# EXERCISE DETAILS
Let your answer be the line containing "export LEC_CHECK = 0" and every line below it to the end of the records, copied exactly.

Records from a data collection
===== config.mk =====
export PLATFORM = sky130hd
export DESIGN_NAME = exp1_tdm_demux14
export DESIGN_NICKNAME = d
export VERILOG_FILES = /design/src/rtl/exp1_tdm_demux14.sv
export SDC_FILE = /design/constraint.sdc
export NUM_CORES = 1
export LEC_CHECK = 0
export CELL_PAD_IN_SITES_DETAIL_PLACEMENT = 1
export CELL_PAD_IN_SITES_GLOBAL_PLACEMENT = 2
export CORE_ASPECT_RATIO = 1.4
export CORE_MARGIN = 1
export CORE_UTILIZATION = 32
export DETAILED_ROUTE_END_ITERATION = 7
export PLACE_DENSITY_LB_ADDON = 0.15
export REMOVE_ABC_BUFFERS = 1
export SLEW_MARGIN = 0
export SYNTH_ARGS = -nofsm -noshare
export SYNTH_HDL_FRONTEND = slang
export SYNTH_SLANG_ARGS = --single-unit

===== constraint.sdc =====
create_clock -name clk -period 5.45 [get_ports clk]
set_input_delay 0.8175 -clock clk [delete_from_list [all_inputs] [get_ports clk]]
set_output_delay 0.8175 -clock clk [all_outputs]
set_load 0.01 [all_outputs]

# WRITTEN ANSWER
export LEC_CHECK = 0
export CELL_PAD_IN_SITES_DETAIL_PLACEMENT = 1
export CELL_PAD_IN_SITES_GLOBAL_PLACEMENT = 2
export CORE_ASPECT_RATIO = 1.4
export CORE_MARGIN = 1
export CORE_UTILIZATION = 32
export DETAILED_ROUTE_END_ITERATION = 7
export PLACE_DENSITY_LB_ADDON = 0.15
export REMOVE_ABC_BUFFERS = 1
export SLEW_MARGIN = 0
export SYNTH_ARGS = -nofsm -noshare
export SYNTH_HDL_FRONTEND = slang
export SYNTH_SLANG_ARGS = --single-unit

===== constraint.sdc =====
create_clock -name clk -period 5.45 [get_ports clk]
set_input_delay 0.8175 -clock clk [delete_from_list [all_inputs] [get_ports clk]]
set_output_delay 0.8175 -clock clk [all_outputs]
set_load 0.01 [all_outputs]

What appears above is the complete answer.